I should offer a couple of qualifications to this. First, the conclusions that Holmes draws, while always accurate, are NOT always logical: he always makes the correct assumption even when the clues suggest other equally valid conclusions. But still. And, as far as a recommendation from me, who is sometimes UNreasoning in this forum, of course these skills are only good when you use them, and not went you don’t. (How’s THAT for reasoning?)
I find that an area of math that isn’t taught in school (that I am aware of) that will train your reasoning is discrete math. Discrete math is cool because you can use it for a lot of real world problems. I especially learned to reason by messing around with programming. Not saying that you have to program to reason, but it will help a lot, because every program you write makes you think logically about a problem. Try solving the problems found on Project Euler. Other ways to train your reasoning skills are to play abstract games such as chess, or better, model them with math, proving and reviewing proofs for math theorems, or studying physics or engineering. Like the guy above me who talked about boolean algebra said, it’s not good to only practice, but also contemplate the things you learn.
Even if the hypothetical stands as given, it can be true if there are two culprits: the party who admitted guilt and one of the parties pleading innocence. Then, one liar, two culprits. We know only that “a crime [has been] committed.” Perhaps it was a conspiracy!
Way back when (the rainbow was a new idea at the time) my parents got me the “Wff ‘n’ Proof” game. Now, screw the game; the damn thing is utterly worthless as a game.

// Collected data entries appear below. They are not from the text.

Source: an optimization exercise on an open RTL-to-GDS flow (aim: small area). Production flows keep margins and buffers that such runs may drop.
Function was checked by simulation only, so behaviour that the tests miss may differ from the original.
Power and IR drop assume default switching activity.

<file path="config.mk">
export PLATFORM = sky130hd
export DESIGN_NAME = indexed_insert_delete_array_top
export DESIGN_NICKNAME = indexed_insert_delete_array_top
export VERILOG_FILES = /design/flow/design.v
export SDC_FILE = /design/flow/constraint.sdc
export NUM_CORES = 4
export LEC_CHECK = 0
export CAP_MARGIN = 20
export CORE_MARGIN = 2
export CORE_UTILIZATION = 40
export PLACE_DENSITY = 0.75
export SLEW_MARGIN = 20
export SYNTH_HIERARCHICAL = 1
export SYNTH_MINIMUM_KEEP_SIZE = 0
</file>
<file path="flow/run.sh">
#!/bin/bash
# The standard layout, with the smallest buffer on every input and output
# port instead of the one the placer picks by default, and a clock tree of
# small buffers in clusters of at most 10 sinks, without dummy loads.
set -euo pipefail
export BUFFER_PORTS_ARGS="-buffer_cell sky130_fd_sc_hd__buf_1"
export CTS_ARGS="-sink_clustering_enable -repair_clock_nets -sink_clustering_size 10 -sink_clustering_max_diameter 60 -buf_list sky130_fd_sc_hd__clkbuf_4 -dont_use_dummy_load"
bash standard.sh > standard.log 2>&1
</file>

But as a logic system? Very nice! I sat down and worked all the examples in the book, and thereby picked up a healthy working knowledge of conventional symbolic logic. (Also of “Polish notation,” which was also very useful when Hewlett Packard calculators were the hot new “in thing.”)

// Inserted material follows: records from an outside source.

Background: an optimization exercise with open tools, aiming at a short achievable clock period and few clock cycles per item. Do not read the settings as production practice.
Function was checked by simulation only, so behaviour that the tests miss may differ from the original.

==> flow/design.v, too long to show whole: its modules and the start of the top module <==
// module reg_file: 46 lines
// module ks_level: 16 lines
// module ks_add16: 14 lines
// module gt16: 14 lines
// module alu_out: 8 lines
// module int_unit: 65 lines
// module csa_sum3: 3 lines
// module csa_maj3: 3 lines
// module csa_sum2: 3 lines
// module csa_and2: 3 lines
// module mul_unit: 543 lines
// module fwd_mux: 10 lines
// module dec_cand: 45 lines
// module issue_ctrl: 301 lines
// module cpu_top: 149 lines
module cpu_top (
    input  logic                   clk,
    input  logic                   rst_n,
    input  logic                   inst_vld,
    input  logic                   inst_last,
    input  cpu_isa_pkg::op_t       inst_op,
    input  cpu_isa_pkg::inst_id_t  inst_id,
    input  cpu_isa_pkg::reg_id_t   inst_dst_reg,
    input  cpu_isa_pkg::reg_id_t   inst_src_reg0,
    input  cpu_isa_pkg::reg_id_t   inst_src_reg1,
    input  cpu_isa_pkg::imm_t      inst_imm,
    output logic                   fetch_vld,
    output cpu_isa_pkg::pc_t       fetch_pc,
    output cpu_isa_pkg::inst_id_t  fetch_id,
    output logic                   inst_rdy,
    output logic                   write_mem_vld,
    output cpu_isa_pkg::inst_id_t  write_mem_id,
    output cpu_isa_pkg::data_t     write_mem_addr,
    output cpu_isa_pkg::data_t     write_mem_data,
    output logic                   exec_finish
);
  // ...
==> flow/run.sh <==
#!/bin/bash
# synth_recipe.tcl (not shown) runs the flow's synth.tcl, then flattens the netlist and writes it again
# the make line also repeats each setting of config.mk as NAME=value (left out here)
make -C /OpenROAD-flow-scripts/flow DESIGN_CONFIG=/design/flow/config.mk WORK_HOME=/design/flow/orfs CLKGATE_MAP_FILE= SYNTH_SCRIPT=/design/flow/synth_recipe.tcl finish
==> flow/config.mk <==
export PLATFORM = sky130hd
export DESIGN_NAME = cpu_top
export DESIGN_NICKNAME = cpu_top
export VERILOG_FILES = /design/flow/design.v
export SDC_FILE = /design/flow/constraint.sdc
export NUM_CORES = 4
export LEC_CHECK = 0
export CAP_MARGIN = 20
export CORE_MARGIN = 2
export CORE_UTILIZATION = 40
export SETUP_SLACK_MARGIN = 3.3
export SLEW_MARGIN = 20
export SYNTH_HIERARCHICAL = 1
export SYNTH_MINIMUM_KEEP_SIZE = 0
==> flow/constraint.sdc <==
create_clock -name core_clock -period 6.0 [get_ports {clk}]
set_input_delay 1.2000 -clock core_clock [delete_from_list [all_inputs] [get_ports {clk}]]
set_output_delay 1.2000 -clock core_clock [all_outputs]
set_load 0.01 [all_outputs]
==> qor.csv, run 1 <==
stage,metric,value,unit
die,n_tap_cell,1890,
layout,antenna_cells,11,
flow_run,cap_viol_max_count,0,
place,hpwl,146000,microns
min_path,min_path_cells,0,
detailed_routing,postRouteAntennaNets,0,
setup_path,cp.buffers_inverters,0,
layout,dominant_cells,multi-input combinational cells,
grt,grtUsageTotal,33.1,%
place,gp_congestion,0.992,
sta,fmax,0.358,GHz
layout,finalNonFillerCells,7740,
setup_path,crit_path_end_kind,register,
detailed_routing,met2_length,105000,microns
detailed_routing,wl_met1,95500,microns
layout,final_cell_area,0.0644,sq mm
synthesis,synth_area,0.0569,sq mm
layout,n_all_buffers,417,
setup_path,arrival,3.43,ns
layout,drive_above_1_share,16.6,%
setup_path,r2r_end,u_issue_ctrl.opb_add[13]$_SDFF_PP0_,
layout,regMostFlops,u_reg_file.regs,
grt,grt_pass1_wl,358000,microns
layout,final_common_cell,nand2_1,
setup_path,cp-start-kind,register,
layout,multi_input_area_share,46.4,%
layout,multi_input_cells,4221,
setup_path,reg2reg_from,u_issue_ctrl.d1[10]$_DFF_P_,
synthesis,synth_cells,5932,
sta,min_period,2.80,ns
sta,tightest_slew,1.17,ns
grt,met1_usage,41.1,%
status,status,no timing/DRC/antenna violations,
sta,fin_tns_setup,0,ns
grt,grt_pass1_vias,49900,
Testbench counts, summed over its fixed seeds: cycles 23,301, insts 22,445.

(Hey, I’m old. I used to punch IBM cards…by hand!)
There’s logic and then there’s reasoning. I would submit that the latter far exceeds the bounds of the former. So the question then becomes, which is really the one that is important to you?
To improve logic skills, one can study and practice using logic. There are many ways to do this, one “flavor” of logic study is called Boolean Logic, and Boolean Algebra.

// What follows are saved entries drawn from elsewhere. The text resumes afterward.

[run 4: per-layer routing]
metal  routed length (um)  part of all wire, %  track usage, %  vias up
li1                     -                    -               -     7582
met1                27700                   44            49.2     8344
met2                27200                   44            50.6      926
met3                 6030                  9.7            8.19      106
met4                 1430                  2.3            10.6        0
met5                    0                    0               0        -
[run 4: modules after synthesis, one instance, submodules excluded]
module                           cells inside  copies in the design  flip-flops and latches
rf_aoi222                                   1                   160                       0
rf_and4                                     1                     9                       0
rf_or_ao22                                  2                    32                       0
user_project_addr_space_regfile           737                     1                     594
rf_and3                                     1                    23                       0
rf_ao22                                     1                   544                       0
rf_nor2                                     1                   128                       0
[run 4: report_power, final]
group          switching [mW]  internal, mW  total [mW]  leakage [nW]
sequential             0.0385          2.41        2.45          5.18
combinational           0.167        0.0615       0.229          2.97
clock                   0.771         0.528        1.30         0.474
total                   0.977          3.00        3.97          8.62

This will be useful in understanding the basic logical operators, and how they work in combination (that’s the algebra part.)
I would suggest crawling into the great logical minds. Knowing the steps, memorizing the formulas, etc is all well and good but understanding the philosophy of logic, if you will, goes a lot farther in cementing your mode of thought in my opinion.
Read some Plato, Aristotle, Galileo, Descartes, Einstein and the other great minds.
I was tempted to reply, and then I noticed that this is a zombie thread from 2004. Oh well, I’ll reply anyway, just in case the OP is still around or in case anyone else is interested. Raymond Smullyan has written several good books of logic puzzles which are possibly the best of their kind.
There are several books out there about mathematical problem solving. The classic in the genre is George Polya’s book How To Solve It.
There’s a good series of lectures on mathematical problem solving available from The Teaching Company. (See if you can get it from your library, or, if you’re tempted to buy it from The Teaching Company, be aware that they regularly put their courses on sale for far less than the “regular” price.)
See the MAA Minute Math blog for a daily practice problem, with solution. (The problems there are in geometry, number theory, probability, and other areas of mathematics.)
And, a technique: Learn to break a question down into the possible cases, and consider each case in turn to eliminate those that don’t work out or lead to a logical contradiction. This is the approach I would take with both of the problems given as examples in the OP.